Sakata entrou no PVU e lucrou por um mês. Durante o dia, também trabalhava como empilhadeirista, mas foi demitido no início do ano. "O NFT está me salvando", diz. Passou a fazer trade de criptomoedas e a postar vídeos no YouTube e, embora o canal não esteja monetizado pela plataforma, Lucas já consegue patrocínios de US$ 30 (cerca de R$ 145) por vídeo, pagos em uma criptomoeda stablecoin, o que se tornou sua fonte de renda.

No Telegram, Lucas tem um grupo que reúne mais de 800 jogadores. Bastante movimentado, é normal que o grupo acumule milhares de mensagens em poucas horas, entre conversas sobre novos jogos e relatos de golpes. E a maioria dos jogadores têm uma história de golpe para contar.

O corretor de seguros Roberto Macedo, 51, caiu no do Criminal Duck, um jogo que funcionou de novembro a janeiro e, de repente, ficou fora do ar. Roberto procurava informações sobre investimentos quando se deparou com vídeos sobre jogos NFT no YouTube. Um de seus filhos gêmeos já jogava Axie Infinity e, em julho de 2021, decidiram juntos investir no BombCrypto: foram R$ 750, que lhes renderam uma média de R$ 800 de lucro durante os meses seguintes. Depois, investiram R$ 450 no tal Criminal Duck.

O corretor e os filhos eventualmente ainda jogam BombCrypto pois já têm o time, mas não dedicam mais tanto tempo (e dinheiro).
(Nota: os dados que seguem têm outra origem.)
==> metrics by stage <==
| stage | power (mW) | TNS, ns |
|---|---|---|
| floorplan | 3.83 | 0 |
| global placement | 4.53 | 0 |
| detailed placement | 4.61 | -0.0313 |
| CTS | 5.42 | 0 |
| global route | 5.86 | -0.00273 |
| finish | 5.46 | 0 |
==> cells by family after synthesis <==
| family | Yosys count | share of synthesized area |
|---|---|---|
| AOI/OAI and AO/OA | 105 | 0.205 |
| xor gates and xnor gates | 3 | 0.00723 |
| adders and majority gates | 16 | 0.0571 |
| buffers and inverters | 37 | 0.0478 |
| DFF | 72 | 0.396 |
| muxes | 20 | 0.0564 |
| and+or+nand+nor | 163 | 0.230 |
===== src/rtl/pixel_usb_packer.sv =====
// pixel_usb_packer: buffers 16-bit readout pixels in a FIFO and streams them low byte first to an FT245 write port.
module pixel_usb_packer #(
    parameter int DEPTH    = 16,
    parameter int WR_PULSE = 2
) (
    input  logic                     clk,
    input  logic                     rst,
    input  logic                     enable,
    input  logic [15:0]              pix_data,
    input  logic                     pix_avail,
    output logic                     pix_accept,
    input  logic                     ft_txe_n,
    output logic                     ft_wr_n,
    output logic [7:0]               ft_data,
    output logic [$clog2(DEPTH):0]   fifo_count,
    output logic                     overflow,
    input  logic                     clear_ovf
);
    localparam int AW = $clog2(DEPTH);
    localparam logic [AW:0] FULL    = (AW+1)'(DEPTH);
    localparam logic [AW:0] ACC_MAX = (AW+1)'(DEPTH - 2);
    typedef enum logic [2:0] {IDLE, WAIT, SETUP, STROBE, HOLD} state_t;
    logic          r_av1, r_av2, r_av3, r_tx1, r_tx2;
    logic [15:0]   r_mem [DEPTH];
    logic [AW-1:0] r_wptr, r_rptr;
    logic [AW:0]   r_count;
    logic          r_accept, r_ovf;
    state_t        r_state, w_n_state;
    logic [15:0]   r_shift, w_n_shift;
    logic          r_sel, w_n_sel;
    logic [2:0]    r_cnt, w_n_cnt;
    logic          r_wr_n, w_n_wr_n;
    logic [7:0]    r_data, w_n_data;
    logic          w_cap, w_full, w_push, w_drop, w_pop;
    assign w_cap  = enable & r_av2 & ~r_av3;
    assign w_full = r_count == FULL;
    assign w_push = w_cap & ~w_full;
    assign w_drop = w_cap & w_full;
    always_ff @(posedge clk or posedge rst) begin
        if (rst) begin
            {r_av1, r_av2, r_av3, r_tx1, r_tx2} <= '0;
        end else begin
            {r_av1, r_av2, r_av3} <= {pix_avail, r_av1, r_av2};
            {r_tx1, r_tx2}        <= {ft_txe_n, r_tx1};
        end
    end
    always_ff @(posedge clk) begin
        if (w_push) r_mem[r_wptr] <= pix_data;
    end
    always_ff @(posedge clk or posedge rst) begin
        if (rst) begin
            r_wptr   <= '0;
            r_rptr   <= '0;
            r_count  <= '0;
            r_accept <= 1'b0;
            r_ovf    <= 1'b0;
        end else begin
            r_wptr   <= r_wptr + AW'(w_push);
            r_rptr   <= r_rptr + AW'(w_pop);
            r_count  <= r_count + (AW+1)'(w_push) - (AW+1)'(w_pop);
            r_accept <= r_count <= ACC_MAX;
            r_ovf    <= w_drop ? 1'b1 : clear_ovf ? 1'b0 : r_ovf;
        end
    end
    always_comb begin
        w_n_state = r_state;
        w_n_shift = r_shift;
        w_n_sel   = r_sel;
        w_n_cnt   = r_cnt;
        w_n_wr_n  = r_wr_n;
        w_n_data  = r_data;
        w_pop     = 1'b0;
        case (r_state)
            IDLE: if (r_count != '0) begin
                w_pop     = 1'b1;
                w_n_shift = r_mem[r_rptr];
                w_n_sel   = 1'b0;
                w_n_state = WAIT;
            end
            WAIT: if (!r_tx2) begin
                w_n_data  = r_sel ? r_shift[15:8] : r_shift[7:0];
                w_n_state = SETUP;
            end
            SETUP: begin
                w_n_wr_n  = 1'b0;
                w_n_cnt   = 3'd1;
                w_n_state = STROBE;
            end
            STROBE: if (r_cnt == 3'(WR_PULSE)) begin
                w_n_wr_n  = 1'b1;
                w_n_state = HOLD;
            end else begin
                w_n_cnt   = r_cnt + 3'd1;
            end
            HOLD: begin
                w_n_sel   = ~r_sel;
                w_n_state = r_sel ? IDLE : WAIT;
            end
            default: w_n_state = IDLE;
        endcase
    end
    always_ff @(posedge clk or posedge rst) begin
        if (rst) begin
            r_state <= IDLE;
            r_shift <= '0;
            r_sel   <= 1'b0;
            r_cnt   <= '0;
            r_wr_n  <= 1'b1;
            r_data  <= '0;
        end else begin
            r_state <= w_n_state;
            r_shift <= w_n_shift;
            r_sel   <= w_n_sel;
            r_cnt   <= w_n_cnt;
            r_wr_n  <= w_n_wr_n;
            r_data  <= w_n_data;
        end
    end
    assign pix_accept = r_accept;
    assign ft_wr_n    = r_wr_n;
    assign ft_data    = r_data;
    assign fifo_count = r_count;
    assign overflow   = r_ovf;
endmodule
[config.mk]
export PLATFORM = sky130hd
export DESIGN_NAME = controller_sequencer
export DESIGN_NICKNAME = d
export VERILOG_FILES = /design/src/rtl/sap1_pkg.sv /design/src/rtl/ring_counter.sv /design/src/rtl/controller_sequencer.sv
export SDC_FILE = /design/constraint.sdc
export NUM_CORES = 1
export LEC_CHECK = 0
export BUFFER_PORTS_ARGS = -buffer_cell sky130_fd_sc_hd__buf_4
export CAP_MARGIN = 20
export CELL_PAD_IN_SITES_DETAIL_PLACEMENT = 2
export CELL_PAD_IN_SITES_GLOBAL_PLACEMENT = 2
export CORE_UTILIZATION = 22
export CTS_CLUSTER_SIZE = 16
export DETAILED_ROUTE_END_ITERATION = 16
export GPL_ROUTABILITY_DRIVEN = 0
export PLACE_DENSITY_LB_ADDON = 0.1
export SETUP_SLACK_MARGIN = 0.05
export SYNTH_ARGS = -nofsm -noshare
export SYNTH_HDL_FRONTEND = slang
export SYNTH_SLANG_ARGS = --single-unit
[constraint.sdc]
create_clock -name clk -period 1.32 [get_ports clk]
set_input_delay 0 -clock clk [delete_from_list [all_inputs] [get_ports clk]]
set_output_delay 0 -clock clk [all_outputs]
set_load 0.01 [all_outputs]
[src/rtl/sap1_pkg.sv]
// sap1_pkg: shared opcodes, one-hot T-states and control-word bit positions for the SAP-1 controller.
package sap1_pkg;
  localparam int OPCODE_WIDTH = 4;
  localparam int NUM_T_STATES = 6;
  typedef logic [OPCODE_WIDTH-1:0] opcode_t;
  typedef logic [NUM_T_STATES-1:0] tstate_t;
  localparam opcode_t OP_LDA = 4'b0000;
  localparam opcode_t OP_ADD = 4'b0001;
  localparam opcode_t OP_SUB = 4'b0010;
  localparam opcode_t OP_OUT = 4'b1110;
  localparam opcode_t OP_HLT = 4'b1111;
  localparam tstate_t T1 = 6'b000001;
  localparam tstate_t T2 = 6'b000010;
  localparam tstate_t T3 = 6'b000100;
  localparam tstate_t T4 = 6'b001000;
  localparam tstate_t T5 = 6'b010000;
  localparam tstate_t T6 = 6'b100000;
  localparam int CW_WIDTH = 12;
  localparam int CW_CP = 11;
  localparam int CW_EP = 10;
  localparam int CW_LM = 9;
  localparam int CW_CE = 8;
  localparam int CW_LI = 7;
  localparam int CW_EI = 6;
  localparam int CW_LA = 5;
  localparam int CW_EA = 4;
  localparam int CW_SU = 3;
  localparam int CW_EU = 2;
  localparam int CW_LB = 1;
  localparam int CW_LO = 0;
endpackage

[src/rtl/ring_counter.sv]
// ring_counter: one-hot T-state rotator that resets to T1 and freezes while hold is high.
module ring_counter
  import sap1_pkg::*;
(
  input  logic    clk,
  input  logic    reset,
  input  logic    hold,
  output tstate_t state
);
  always_ff @(posedge clk) begin
    if (reset) state <= T1;
    else if (!hold) state <= {state[NUM_T_STATES-2:0], state[NUM_T_STATES-1]};
  end
endmodule

[src/rtl/controller_sequencer.sv]
// controller_sequencer: SAP-1 control unit; ring counter plus opcode decoder issuing one control word per cycle.
module controller_sequencer
  import sap1_pkg::*;
(
  input  logic    clk,
  input  logic    reset,
  input  opcode_t opcode,
  output tstate_t t_state,
  output logic    cp,
  output logic    ep,
  output logic    lm,
  output logic    ce,
  output logic    li,
  output logic    ei,
  output logic    la,
  output logic    ea,
  output logic    su,
  output logic    eu,
  output logic    lb,
  output logic    lo,
  output logic    hlt
);
  logic halted, halted_next, hlt_now, run;
  logic t1, t2, t3, t4, t5, t6;
  logic is_lda, is_add, is_sub, is_out, is_hlt, mem_op, alu_op;
  assign {t6, t5, t4, t3, t2, t1} = t_state;
  // Opcode compares are always ANDed with a T4..T6 bit, so X opcodes in fetch stay masked.
  assign is_lda = opcode == OP_LDA;
  assign is_add = opcode == OP_ADD;
  assign is_sub = opcode == OP_SUB;
  assign is_out = opcode == OP_OUT;
  assign is_hlt = opcode == OP_HLT;
  assign mem_op = is_lda | is_add | is_sub;
  assign alu_op = is_add | is_sub;
  assign hlt_now = t4 & is_hlt;
  ring_counter u_ring (
    .clk  (clk),
    .reset(reset),
    .hold (halted_next),
    .state(t_state)
  );
  always_ff @(posedge clk) begin
    if (reset) halted <= 1'b0;
    else halted <= halted_next;
  end
  always_comb begin
    halted_next = halted | hlt_now;
  end
  always_comb begin
    run = !reset && !halted;
    ep  = run & t1;
    lm  = run & (t1 | (t4 & mem_op));
    cp  = run & t2;
    ce  = run & (t3 | (t5 & mem_op));
    li  = run & t3;
    ei  = run & t4 & mem_op;
    la  = run & ((t5 & is_lda) | (t6 & alu_op));
    ea  = run & t4 & is_out;
    lo  = run & t4 & is_out;
    lb  = run & t5 & alu_op;
    eu  = run & t6 & alu_op;
    su  = run & t6 & is_sub;
    hlt = !reset & (halted | hlt_now);
  end
  a_bus_exclusive: assert property (@(posedge clk) $onehot0({ep, ce, ei, ea, eu}));
  a_su_needs_eu: assert property (@(posedge clk) !su || eu);
endmodule
<file path="config.mk">
export PLATFORM = sky130hd
export DESIGN_NAME = fdma_rw_arbiter
export DESIGN_NICKNAME = d
export VERILOG_FILES = /design/src/rtl/fdma_rw_arbiter_pkg.sv /design/src/rtl/fdma_arb_grant.sv /design/src/rtl/fdma_rw_arbiter.sv
export SDC_FILE = /design/constraint.sdc
export NUM_CORES = 1
export LEC_CHECK = 0
export ABC_AREA = 1
export CORE_MARGIN = 2
export CORE_UTILIZATION = 28
export CTS_CLUSTER_DIAMETER = 100
export CTS_CLUSTER_SIZE = 10
export DETAILED_ROUTE_END_ITERATION = 8
export HOLD_SLACK_MARGIN = 0.02
export PLACE_DENSITY = 0.89
export SKIP_CTS_REPAIR_TIMING = 1
export SYNTH_ARGS = -nofsm -noshare
export SYNTH_HDL_FRONTEND = slang
export SYNTH_HIERARCHICAL = 1
export SYNTH_SLANG_ARGS = --single-unit
</file>
<file path="constraint.sdc">
create_clock -name ui_clk -period 1.7 [get_ports ui_clk]
set_input_delay 0.425 -clock ui_clk [delete_from_list [all_inputs] [get_ports ui_clk]]
set_output_delay 0.425 -clock ui_clk [all_outputs]
set_load 0.02 [all_outputs]
</file>
<file path="src/rtl/fdma_rw_arbiter_pkg.sv">
// Shared types and constants for the FDMA read/write arbiter.
package fdma_rw_arbiter_pkg;

  typedef enum logic [2:0] {
    ST_IDLE  = 3'd0,
    ST_W_REQ = 3'd1,
    ST_W_RUN = 3'd2,
    ST_R_REQ = 3'd3,
    ST_R_RUN = 3'd4
  } arb_state_e;

  localparam int RD_BURST_LIMIT_DEF = 4;
  localparam int RD_CONSEC_W_DEF    = $clog2(RD_BURST_LIMIT_DEF + 1);

  // Width of the consecutive-read counter; it must be able to hold the limit itself.
  function automatic int rd_consec_width(input int limit);
    return (limit < 1) ? 1 : $clog2(limit + 1);
  endfunction

endpackage

</file>
<file path="src/rtl/fdma_arb_grant.sv">
// Combinational grant decision: read has priority, except that a pending
// write is granted once RD_BURST_LIMIT reads have gone ahead of it.
module fdma_arb_grant
  import fdma_rw_arbiter_pkg::*;
#(
  parameter int RD_BURST_LIMIT = RD_BURST_LIMIT_DEF,
  parameter int CW             = rd_consec_width(RD_BURST_LIMIT)
) (
  input  logic          idle_i,
  input  logic          w_areq_i,
  input  logic          r_areq_i,
  input  logic [CW-1:0] rd_consec_i,
  output logic          grant_w_o,
  output logic          grant_r_o
);

  localparam logic [CW-1:0] LIMIT_C = CW'(RD_BURST_LIMIT);

  // Priority with starvation guard, evaluated only while the arbiter is idle.
  always_comb begin
    grant_w_o = 1'b0;
    grant_r_o = 1'b0;
    if (idle_i) begin
      if (r_areq_i && w_areq_i) begin
        if (rd_consec_i == LIMIT_C) grant_w_o = 1'b1;
        else                        grant_r_o = 1'b1;
      end else if (r_areq_i) begin
        grant_r_o = 1'b1;
      end else if (w_areq_i) begin
        grant_w_o = 1'b1;
      end
    end
  end

endmodule

</file>
<file path="src/rtl/fdma_rw_arbiter.sv">
// Arbitrates one write and one read requester onto a shared FDMA master port.
// Optional feature: define FDMA_ARB_STATS_EN to add 32-bit grant counters
// (stat_wr_cnt, stat_rd_cnt).
//
// state    | meaning
// IDLE     | no transfer; grant decision taken from current-cycle requests
// W_REQ    | write request presented, waiting for fdma_busy
// W_RUN    | write transfer running, waiting for fdma_busy to fall
// R_REQ    | read request presented, waiting for fdma_busy
// R_RUN    | read transfer running, waiting for fdma_busy to fall
module fdma_rw_arbiter
  import fdma_rw_arbiter_pkg::*;
#(
  parameter int AXI_DATA_WIDTH = 32,
  parameter int AXI_ADDR_WIDTH = 21,
  parameter int RD_BURST_LIMIT = 4
) (
  input  logic                      ui_clk,
  input  logic                      ui_rst,
  input  logic [AXI_ADDR_WIDTH-1:0] w_addr,
  input  logic                      w_areq,
  input  logic [15:0]               w_size,
  output logic                      w_busy,
  input  logic [AXI_DATA_WIDTH-1:0] w_wdata,
  output logic                      w_wvalid,
  input  logic [AXI_ADDR_WIDTH-1:0] r_addr,
  input  logic                      r_areq,
  input  logic [15:0]               r_size,
  output logic                      r_busy,
  output logic [AXI_DATA_WIDTH-1:0] r_rdata,
  output logic                      r_rvalid,
`ifdef FDMA_ARB_STATS_EN
  output logic [31:0]               stat_wr_cnt,
  output logic [31:0]               stat_rd_cnt,
`endif
  output logic [AXI_ADDR_WIDTH-1:0] fdma_addr,
  output logic                      fdma_areq,
  output logic                      fdma_rnw,
  output logic [15:0]               fdma_size,
  input  logic                      fdma_busy,
  output logic [AXI_DATA_WIDTH-1:0] fdma_wdata,
  input  logic                      fdma_wvalid,
  input  logic [AXI_DATA_WIDTH-1:0] fdma_rdata,
  input  logic                      fdma_rvalid
);

  localparam int            CW      = rd_consec_width(RD_BURST_LIMIT);
  localparam logic [CW-1:0] LIMIT_C = CW'(RD_BURST_LIMIT);

  arb_state_e                state_q, state_d;
  logic [CW-1:0]             rd_consec_q, rd_consec_d;
  logic [AXI_ADDR_WIDTH-1:0] addr_q;
  logic [15:0]               size_q;
  logic                      rnw_q;
  logic                      grant_w, grant_r;

  fdma_arb_grant #(
    .RD_BURST_LIMIT (RD_BURST_LIMIT),
    .CW             (CW)
  ) u_grant (
    .idle_i      (state_q == ST_IDLE),
    .w_areq_i    (w_areq),
    .r_areq_i    (r_areq),
    .rd_consec_i (rd_consec_q),
    .grant_w_o   (grant_w),
    .grant_r_o   (grant_r)
  );

  // Next-state: grants only leave IDLE, so the return cycle never grants.
  always_comb begin
    state_d = state_q;
    case (state_q)
      ST_IDLE: begin
        if (grant_r)      state_d = ST_R_REQ;
        else if (grant_w) state_d = ST_W_REQ;
      end
      ST_W_REQ: if (fdma_busy)  state_d = ST_W_RUN;
      ST_W_RUN: if (!fdma_busy) state_d = ST_IDLE;
      ST_R_REQ: if (fdma_busy)  state_d = ST_R_RUN;
      ST_R_RUN: if (!fdma_busy) state_d = ST_IDLE;
      default:                  state_d = ST_IDLE;
    endcase
  end

  // Count reads that overtook a waiting write; a write grant resets the run.
  always_comb begin
    rd_consec_d = rd_consec_q;
    if (grant_w)
      rd_consec_d = '0;
    else if (grant_r && w_areq && (rd_consec_q != LIMIT_C))
      rd_consec_d = rd_consec_q + 1'b1;
  end

  // State, starvation counter and latched transfer descriptor.
  always_ff @(posedge ui_clk or posedge ui_rst) begin
    if (ui_rst) begin
      state_q     <= ST_IDLE;
      rd_consec_q <= '0;
      addr_q      <= '0;
      size_q      <= '0;
      rnw_q       <= 1'b0;
    end else begin
      state_q     <= state_d;
      rd_consec_q <= rd_consec_d;
      if (grant_r) begin
        addr_q <= r_addr;
        size_q <= r_size;
        rnw_q  <= 1'b1;
      end else if (grant_w) begin
        addr_q <= w_addr;
        size_q <= w_size;
        rnw_q  <= 1'b0;
      end
    end
  end

  assign fdma_addr  = addr_q;
  assign fdma_size  = size_q;
  assign fdma_rnw   = rnw_q;
  assign fdma_areq  = (state_q == ST_W_REQ) || (state_q == ST_R_REQ);
  assign fdma_wdata = w_wdata;
  assign r_rdata    = fdma_rdata;

  assign w_busy   = ((state_q == ST_W_REQ) || (state_q == ST_W_RUN)) && fdma_busy;
  assign r_busy   = ((state_q == ST_R_REQ) || (state_q == ST_R_RUN)) && fdma_busy;
  assign w_wvalid = (state_q == ST_W_RUN) && fdma_wvalid;
  assign r_rvalid = (state_q == ST_R_RUN) && fdma_rvalid;

`ifdef FDMA_ARB_STATS_EN
  logic [31:0] stat_wr_cnt_q, stat_rd_cnt_q;

  // Grant counters, free-running with natural 32-bit wrap.
  always_ff @(posedge ui_clk or posedge ui_rst) begin
    if (ui_rst) begin
      stat_wr_cnt_q <= '0;
      stat_rd_cnt_q <= '0;
    end else begin
      if (grant_w) stat_wr_cnt_q <= stat_wr_cnt_q + 32'd1;
      if (grant_r) stat_rd_cnt_q <= stat_rd_cnt_q + 32'd1;
    end
  end

  assign stat_wr_cnt = stat_wr_cnt_q;
  assign stat_rd_cnt = stat_rd_cnt_q;
`endif

endmodule

</file>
Mas, apesar dos golpes e das oscilações das moedas de jogo, Roberto mantém uma pontinha de esperança de participar de uma nova virada. "Vamos dizer assim, é uma coisa igual a um bitcoin, ninguém imaginou que ia chegar nisso, né?", indaga.

"Só que a certeza do rendimento passado não é certeza pro futuro, são apenas suposições. Tenho um pouquinho em uma moeda, um pouquinho na outra, mas não é uma coisa que me tira o sono. Não dá pra fazer investimento numa coisa que você não depende de si próprio ou do mercado comum, você depende de 'n' fatores, é difícil."